Purification, characterization, and properties of two xylanases from Humicola insolens

Two endoxylanases (EC 3.2.1.8), xyl1 and xyl2, were purified by subsequent anion-exchange, size-exclusion, and cation-exchange chromatography from a commercial enzyme preparation derived from the thermophilic fungus Humicola insolens. The homogeneous proteins had molecular masses of 6 and 21 kDa (SDS polyacrylamide gel electrophoresis) and isoelectric points of 9.0 and 7.7, respectively. The low molecular weight of xyl1 was confirmed by mass spectrometry. Both enzymes had similar pH and temperature optima (pH 6-6.5 and 55-60 degrees C) but their stability at various pH and temperatures differed. The molar activity towards xylans from beech, birch, larch, and arabinoxylans from wheat was higher for xyl2. Both xylanases had remarkably lower molar activities toward the isolated insoluble fractions of these xylans or toward the essentially insoluble beech xylan, but the decrease was relatively less pronounced with xyl2. These findings might be explained by differences in specific adsorption: xyl2 adsorbed strongly onto insoluble beech xylan while the affinity of xyl1 was much lower.
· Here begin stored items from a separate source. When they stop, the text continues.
File: src/rtl/muldiv_unit_pkg.sv
// rtl/muldiv_unit_pkg.sv - shared opcode constants and FSM state type for the M-extension unit
package muldiv_unit_pkg;

   localparam logic [2:0] MD_MUL    = 3'b000;
   localparam logic [2:0] MD_MULH   = 3'b001;
   localparam logic [2:0] MD_MULHSU = 3'b010;
   localparam logic [2:0] MD_MULHU  = 3'b011;
   localparam logic [2:0] MD_DIV    = 3'b100;
   localparam logic [2:0] MD_DIVU   = 3'b101;
   localparam logic [2:0] MD_REM    = 3'b110;
   localparam logic [2:0] MD_REMU   = 3'b111;

   typedef enum logic [1:0] {
      ST_IDLE = 2'd0,
      ST_CALC = 2'd1,
      ST_FIN  = 2'd2
   } state_e;

endpackage

File: src/rtl/muldiv_step.sv
// rtl/muldiv_step.sv - one radix-2 iteration: shift-add multiply or restoring divide
// acc_i holds {hi, lo}: product/multiplier for multiply, remainder/quotient for divide.
module muldiv_step #(
   parameter int XLEN = 32
) (
   input  logic              div_i,
   input  logic [2*XLEN-1:0] acc_i,
   input  logic [XLEN-1:0]   b_i,
   output logic [2*XLEN-1:0] acc_o
);

   logic [XLEN:0] add_d;
   logic [XLEN:0] diff_d;

   always_comb begin
      add_d  = {1'b0, acc_i[2*XLEN-1:XLEN]} + (acc_i[0] ? {1'b0, b_i} : {(XLEN+1){1'b0}});
      // Trial subtract on the partial remainder after its left shift.
      diff_d = acc_i[2*XLEN-1:XLEN-1] - {1'b0, b_i};
      if (div_i) begin
         if (diff_d[XLEN])
            acc_o = {acc_i[2*XLEN-2:0], 1'b0};
         else
            acc_o = {diff_d[XLEN-1:0], acc_i[XLEN-2:0], 1'b1};
      end else begin
         acc_o = {add_d, acc_i[XLEN-1:1]};
      end
   end

endmodule

File: src/rtl/muldiv_unit.sv
// rtl/muldiv_unit.sv - iterative RV32M multiply/divide unit with START/BUSY/DONE handshake and flush
// FAST_MUL_EN: when defined, multiplies bypass CALC through a single-cycle multiplier.
module muldiv_unit
   import muldiv_unit_pkg::*;
#(
   parameter int XLEN = 32
) (
   input  logic            clk_i,
   input  logic            reset_i,
   input  logic            start_i,
   input  logic [2:0]      func3_i,
   input  logic [XLEN-1:0] operand1_i,
   input  logic [XLEN-1:0] operand2_i,
   input  logic            flush_i,
   output logic            busy_o,
   output logic            done_o,
   output logic [XLEN-1:0] result_o
);

   localparam int W2 = 2 * XLEN;
   localparam int CW = $clog2(XLEN);
   localparam logic [CW-1:0] CNT_LAST = CW'(XLEN - 1);

   state_e            state_q;
   logic [CW-1:0]     cnt_q;
   logic [2:0]        func3_q;
   logic              neg_q;
   logic [W2-1:0]     acc_q;
   logic [XLEN-1:0]   b_q;
   logic              done_q;
   logic [XLEN-1:0]   result_q;

   logic              sgn1_en, sgn2_en, sgn1, sgn2;
   logic [XLEN-1:0]   mag1, mag2, spec_val;
   logic              div_op, rem_op, div_zero, div_ovf;
   logic              neg_d, direct_d, direct_neg_d;
   logic [W2-1:0]     direct_acc_d, step_d, full_d;
   logic [XLEN-1:0]   half_d, result_d;
   logic              lo_sel;

   muldiv_step #(.XLEN(XLEN)) u_step (
      .div_i (func3_q[2]),
      .acc_i (acc_q),
      .b_i   (b_q),
      .acc_o (step_d)
   );

   always_comb begin
      sgn1_en = 1'b0;
      sgn2_en = 1'b0;
      case (func3_i)
         MD_MUL, MD_MULH, MD_DIV, MD_REM: begin
            sgn1_en = 1'b1;
            sgn2_en = 1'b1;
         end
         MD_MULHSU: sgn1_en = 1'b1;
         MD_MULHU, MD_DIVU, MD_REMU: begin
            sgn1_en = 1'b0;
         end
         default: sgn1_en = 1'b0;
      endcase
      sgn1     = sgn1_en & operand1_i[XLEN-1];
      sgn2     = sgn2_en & operand2_i[XLEN-1];
      mag1     = sgn1 ? -operand1_i : operand1_i;
      mag2     = sgn2 ? -operand2_i : operand2_i;
      div_op   = func3_i[2];
      rem_op   = func3_i[1];
      div_zero = div_op && (operand2_i == '0);
      div_ovf  = sgn1_en && div_op && (operand1_i == {1'b1, {(XLEN-1){1'b0}}})
                 && (operand2_i == '1);
      // Remainder takes the dividend's sign; everything else takes sign1 ^ sign2.
      neg_d    = (div_op && rem_op) ? sgn1 : (sgn1 ^ sgn2);
      if (div_zero)
         spec_val = rem_op ? operand1_i : '1;
      else
         spec_val = rem_op ? '0 : operand1_i;
      direct_d     = div_zero | div_ovf;
      direct_acc_d = {spec_val, spec_val};
      direct_neg_d = 1'b0;
`ifdef FAST_MUL_EN
      if (!div_op) begin
         direct_d     = 1'b1;
         direct_acc_d = W2'(mag1) * W2'(mag2);
         direct_neg_d = neg_d;
      end
`endif
   end

   always_comb begin
      full_d = neg_q ? -acc_q : acc_q;
      lo_sel = (func3_q == MD_MUL) || (func3_q == MD_DIV) || (func3_q == MD_DIVU);
      half_d = lo_sel ? acc_q[XLEN-1:0] : acc_q[W2-1:XLEN];
      if (func3_q[2])
         result_d = neg_q ? -half_d : half_d;
      else
         result_d = lo_sel ? full_d[XLEN-1:0] : full_d[W2-1:XLEN];
   end

   always_ff @(posedge clk_i) begin
      if (reset_i) begin
         state_q  <= ST_IDLE;
         cnt_q    <= '0;
         func3_q  <= '0;
         neg_q    <= 1'b0;
         acc_q    <= '0;
         b_q      <= '0;
         done_q   <= 1'b0;
         result_q <= '0;
      end else begin
         done_q <= 1'b0;
         case (state_q)
            ST_IDLE: begin
               if (start_i && !flush_i) begin
                  func3_q <= func3_i;
                  cnt_q   <= '0;
                  if (direct_d) begin
                     acc_q   <= direct_acc_d;
                     neg_q   <= direct_neg_d;
                     state_q <= ST_FIN;
                  end else begin
                     // Multiply iterates over the multiplier; divide shifts in the dividend.
                     acc_q   <= {{XLEN{1'b0}}, div_op ? mag1 : mag2};
                     b_q     <= div_op ? mag2 : mag1;
                     neg_q   <= neg_d;
                     state_q <= ST_CALC;
                  end
               end
            end
            ST_CALC: begin
               if (flush_i) begin
                  state_q <= ST_IDLE;
                  cnt_q   <= '0;
               end else begin
                  acc_q <= step_d;
                  if (cnt_q == CNT_LAST) begin
                     cnt_q   <= '0;
                     state_q <= ST_FIN;
                  end else begin
                     cnt_q <= cnt_q + 1'b1;
                  end
               end
            end
            ST_FIN: begin
               state_q <= ST_IDLE;
               if (!flush_i) begin
                  result_q <= result_d;
                  done_q   <= 1'b1;
               end
            end
            default: state_q <= ST_IDLE;
         endcase
      end
   end

   assign busy_o   = (state_q != ST_IDLE);
   assign done_o   = done_q;
   assign result_o = result_q;

endmodule

File: config.mk
export PLATFORM = sky130hd
export DESIGN_NAME = muldiv_unit
export DESIGN_NICKNAME = d
export VERILOG_FILES = /design/src/rtl/muldiv_unit_pkg.sv /design/src/rtl/muldiv_step.sv /design/src/rtl/muldiv_unit.sv
export SDC_FILE = /design/constraint.sdc
export NUM_CORES = 1
export LEC_CHECK = 0
export CAP_MARGIN = 5
export CORE_UTILIZATION = 62
export DETAILED_ROUTE_END_ITERATION = 12
export PLACE_DENSITY_LB_ADDON = 0.25
export SLEW_MARGIN = 20
export SYNTH_ARGS = -nofsm -noshare
export SYNTH_HDL_FRONTEND = slang
export SYNTH_SLANG_ARGS = --single-unit
File: constraint.sdc
create_clock -name clk_i -period 5.1 [get_ports clk_i]
set_clock_uncertainty 0.1 [all_clocks]
set_input_delay 1.02 -clock clk_i [delete_from_list [all_inputs] [get_ports clk_i]]
set_output_delay 1.02 -clock clk_i [all_outputs]
set_load 0.01 [all_outputs]
## After elaboration in Yosys (flattened, before gate mapping)

Index checks and enable logic that the tools add are counted.
W data, S select, Z words.

- Flip-flop bits (word level): 140
- Bits of input ports: 71
- Output and inout port bits: 34
- Word-level logic and storage cells: 97

- Bitwise operators: 7
- $add $sub $neg: 7
- Reduce and logical (&&, ||, !) cells: 25
- Mux-type cells: 33
- Equality and inequality tests: 17

Operator list:

| kind | count |
|---|---|
| $mux W32 | 12 |
| $mux W64 | 6 |
| $pmux W64 S2 | 1 |
| $neg A32 Y32 | 3 |
| $eq A32 B32 Y1 const B | 2 |
| $neg A64 Y64 | 1 |
| $add A32 B33 Y33 | 1 |
| $sub A33 B32 Y33 | 1 |
| $logic_not A32 Y1 | 1 |
| $eq A3 B3 Y1 const B | 6 |
| $mux W5 | 3 |
| $pmux W5 S2 | 1 |
| $mux W2 | 4 |
| $reduce_and A2 Y1 | 4 |
| $eq A3 B2 Y1 const B | 2 |
| $logic_and A1 B1 Y1 | 6 |
| $logic_not A3 Y1 | 2 |
| $reduce_and A3 Y1 | 2 |
| $add A5 B1 Y5 const B | 1 |
| $eq A5 B5 Y1 const B | 1 |
| $reduce_or A5 Y1 | 1 |
| $mux W1 | 4 |
| $ne A2 B2 Y1 const B | 2 |
| $pmux W2 S2 | 1 |
| 16 further kinds | 21 |

## Depth between registers and ports, before layout

- Depth in word-level cells: 10
- Gate-level depth with buffers: 16
- Gate-level depth less buffers: 12

## Hierarchy

Synthesis repeated with hierarchy kept, for this count alone.

- Cells, all modules: 2407
- Area, all modules: 16851.2 µm²

By module, submodules not included:

| module | times used | area each (µm²) | cells an instance | seq. area each (µm²) |
|---|---|---|---|---|
| muldiv_unit | 1 | 12030.3 | 1719 | 2802.7 |
| muldiv_step | 1 | 4820.9 | 688 | 0.0 |

## Worst setup path before layout

OpenSTA, ideal clock, no wires.

- Path type: input-to-reg
- Start: input port operand1_i[9]
- End: register b_q[15]
- Required time: 4.872 ns
- Path buffers: 2
- Path slack: 0.862 ns
- Library setup time: 0.128 ns
- Stages on the path: 10
- Arrival: 4.010 ns
- Cell sequence: or4_1 nor4_1 nand3_1 nor4_1 nor2_1 nand2_1 clkbuf_1 clkbuf_1 mux2i_1 nor2_1

- Cells in the longest elaborated chain, start to end: 6
- Elaborated cells on any way between the ends: 9
- Those cells by class: add/sub (1); eq/ne (1); mux (2); bitwise (2); reduce/logical (3)

Ends and longest elaborated chain:

| item | RTL line | text |
|---|---|---|
| start, declared | muldiv_unit.sv:12 | `input logic [XLEN-1:0] operand1_i,` |
| parallel branches: the longest is 6 deep, another holds $neg A32 Y32 | n/a |  |
| end signal, assigned | muldiv_unit.sv:123 | `b_q <= div_op ? mag2 : mag1;` |
| end, declared | muldiv_unit.sv:29 | `logic [XLEN-1:0] b_q;` |

Parallel ways; which one is timed is not known.
A chain may end at the register's enable or synchronous reset.

## Worst setup path in the final report

- Start: input port operand1_i[17]
- End: register acc_q[60]

- Cells in the longest elaborated chain, start to end: 7

Ends and longest elaborated chain:

| item | RTL line | text |
|---|---|---|
| $eq A32 B32 Y1 | muldiv_unit.sv:69 | `div_ovf = sgn1_en && div_op && (operand1_i == {1'b1, {(XLEN-1){1'b0}}})` |
| $logic_and A1 B1 Y1 | muldiv_unit.sv:69 |  |
| $logic_and A1 B1 Y1 | muldiv_unit.sv:70 | `&& (operand2_i == '1);` |
| $or A1 B1 Y1 | muldiv_unit.sv:77 | `direct_d = div_zero \| div_ovf;` |
| $mux W64 | muldiv_unit.sv:116 | `if (direct_d) begin` |
| $mux W64 | muldiv_unit.sv:113 | `if (start_i && !flush_i) begin` |
| $pmux W64 S2 | muldiv_unit.sv:111 | `case (state_q)` |
| end signal, assigned | muldiv_unit.sv:117 | `acc_q <= direct_acc_d;` |
| end signal, assigned | muldiv_unit.sv:122 | `acc_q <= {{XLEN{1'b0}}, div_op ? mag1 : mag2};` |
| end signal, assigned | muldiv_unit.sv:134 | `acc_q <= step_d;` |
| end, declared | muldiv_unit.sv:28 | `logic [W2-1:0] acc_q;` |

No other way between the ends. The select of a mux whose other input is x is not followed.

==> results.toml <==
[global_routing]
grt_pass1_vias = 17562
track_usage = 0.492
antenna_found_initial = 1
grt_overflow = 0
grt_max_degree = 75
grt_first_pass_wirelength_mm = 100

[placed_design]
dp_worst_setup_slack_ns = 0.313
dp_hpwl_mm = 49.9
portBuffers = 104
gp_congestion = 1.09

[route]
drt-pass1-iter-count = 9
via_count = 19389
drt_iter0_markers = 3232
wl_per_cell_um = 24.7
drtAntennaViolNets = 0
totalWireLength_mm = 66.4
drc = 0
routed_via_density = 7.20

[cells_and_area]
syn2layout_area_growth_pct = 11.5
nFillCells = 2163
final_common_cell = "nor2_1"
finalNetCount = 2493
num_antenna_cells = 0
drive_above_1_share = 0.0728
final_cell_mix = "nor2_1 (270), a21oi_1 (244), nand2_1 (225), o21ai_0 (160), dfxtp_1 (138)"
fin_util = 0.707

[logic_synthesis]
synth.top_cell.area_share = 0.175
synth_seq_area_share = 0.175
synth_top_family_by_area = "compound AO/OA/AOI/OAI gates"
postSynthAreaPerCell_sq_um = 6.84
synthAdderAreaFrac = 0.0578
synthMuxAreaShare = 0.0588
yosys.area.top_type = "dfxtp_1"
synth_edf_count = 0
syn_inst = 2349
synth.area.top_cells = "dfxtp_1 (17%), a21oi_1 (7.6%), nor2_1 (6.4%)"
synthSimpleGateAreaFrac = 0.251
syn_area_sq_um = 16100
ys_ff_latch = 140
yosysWarnings = 0
synth_cell_types = 78
synth-xor-area-share = 0.0796
synth_compound_area_frac = 0.317
synth_flop_cell = "dfxtp_1"
synth_async_sr_flop_share = 0
synth_nets = 2493

[clock_tree]
clk_pin_slew_ns = 0.08
cts_root_buf = "clkbuf_16"
insertion_delay_ns = 0.47
cts_resized = 0
cts_max_level = 4
cts_made_buffers = 17
post-cts-setup-buffers = 0
clk_path_buf_depth = 2
postCtsHoldBufs = 0
cts.sinks = 140
cts_tree = "yes"

[floorplan]
design.die.area_sq_um = 26500
rows = 58
io_pins = 105
die_y_um = 163
die_x_um = 163
core_sq_um = 25300
start_util = 0.634

[setup_path]
critPathMaxStageDelay_ns = 0.67
crit_arrival_ns = 4.80
worst-path-buf-inv = 2
cp_slowest_cell = "or4_1"
path_common_cell = "nor4_1"
cp-end-kind = "flip-flop"
worstSetupPathType = "in -> reg"
crit_chain = "clkdlybuf4s50_1 > or4_1 > nor4_1 > nand3_1 > nor4_1 > buf_4 > a21o_1 > o21ai_0 > a2111oi_0 > o31ai_1 > a41oi_1"
path_max_fanout = 9
crit_path_start_kind = "primary input"
critPathTopFamily = "simple AND/OR/NAND/NOR gates"
required_ns = 5.37

[sta]
tightest_slew_ns = 0.890
rsz0062_at_grt = "no"
slew_headroom = 0.406
period_share = 0.888
fmaxAchievable_ghz = 0.221
finalSetupTns_ns = 0
slew_viol_final = 0
finalSetupViolCount = 0
setup_ws_ns = 0.573
hold_viol_final = 0
fin_crit_ns = 4.53

[power_and_ir_drop]
p_leak_nw = 6.73
power_density_nw_per_um2 = 258
ir_drop_mv = 0.359

[worst_hold_path]
worstHoldPathType = "reg -> reg"

[run_status]
run_status = "finished, final reports clean"

[flow_run]
drv_cap = 0
cells in the mapped netlist (all sizes together), types with 11 or more instances:
| master | instances |
|---|---|
| and2 | 18 |
| nand4 | 19 |
| a21oi | 244 |
| or3 | 32 |
| nand2 | 226 |
| inv | 65 |
| o211ai | 39 |
| or2 | 25 |
| o21a | 13 |
| o21ai | 163 |
| a311oi | 21 |
| dfxtp | 140 |
| o31ai | 32 |
| mux2i | 64 |
| a31oi | 34 |
| clkbuf | 162 |
| mux2 | 27 |
| o41ai | 12 |
| nand2b | 20 |
| nor4 | 25 |
| nand3 | 46 |
| and3 | 21 |
| a2111oi | 18 |
| xnor2 | 82 |
| xor2 | 64 |
| o21bai | 12 |
| nor2b | 16 |
| ha | 71 |
| a211o | 12 |
| a21o | 28 |
| a211oi | 55 |
| a221oi | 14 |
| or4 | 27 |
| o22ai | 11 |
| buf | 25 |
| nor2 | 273 |
| nor3 | 80 |
worst register-to-register path, stage by stage (launching register included):
cell	delay (ns)
dfxtp_1	0.38
or4_1	0.71
or4_1	0.72
or3_1	0.54
or4_1	0.74
o21ai_0	0.26
xor2_1	0.09
a221oi_1	0.29
a21oi_1	0.07
a311oi_1	0.29
through the flow:
step | hold slack [ns] | cell area [sq um] | instances | total power, W
after floorplan | 0.332 | 16100 | 2349 | 0.00261
after global placement | 0.334 | 17300 | 2660 | 0.00317
after detailed placement | 0.350 | 17300 | 2660 | 0.00322
after CTS | 0.361 | 17900 | 2692 | 0.00450
after global routing | 0.374 | 17900 | 2692 | 0.00477
final | 0.357 | 17900 | 2692 | 0.00462
sequential cells by signal, summed over array words and instances, names as in the netlist:
register	count
acc_q	64
b_q	32
cnt_q	5
done_o	1
func3_q	3
neg_q	1
result_o	32
state_q	2
per-layer routing:
layer,vias up,routed length (um),GRT usage
met2,1609,26500,0.712
met1,8801,25700,0.655
li1,8669,-,-
met4,2,4170,0.264
met5,-,13,0
met3,308,10000,0.141
final timing paths:
check,startpoint,endpoint,slack [ns],depth (start not counted)
min reg2reg,result_o[0],result_o[0],0.36,2
max reg2reg,acc_q[0],result_o[25],0.82,9
min,result_o[0],result_o[0],0.36,2
max,operand1_i[17],acc_q[60],0.57,11
kinds of logic after synthesis:
family / count (synthesis)
compound gates: 792
xor+xnor: 146
fa+ha+maj: 73
buf+inv: 254
flops: 140
mux: 91
simple gates: 853
power breakdown:
part	switching, W	internal (W)	total, W
clock network	0.000622	0.000690	0.00131
registers	0.000137	0.00115	0.00129
logic	0.00127	0.000755	0.00202
cell type report:
class / instances / area (sq um) / area share
clock buffers: 17 / 425 / 0.0237
flip-flops and latches: 140 / 2810 / 0.157
inverters: 67 / 251 / 0.0140
multi-input cells: 1955 / 12300 / 0.688
well taps: 330 / 413 / 0.0231
clock inverters: 15 / 155 / 0.00866
repair buffers: 168 / 1540 / 0.0859
(Power assumes the default switching activity.)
In contract to xyl1, xyl2 was markedly inhibited by a number of metal ions. The reaction products formed during hydrolysis of different xylans and the end products (xylobiose, xylotriose, minor amounts of monomeric xylose, and substituted [(4-o-methyl)glucurono]arabino-xylooligomers) were equal for both enzymes, but their relative proportions differed slightly. (C) 1997 by Elsevier Science Inc.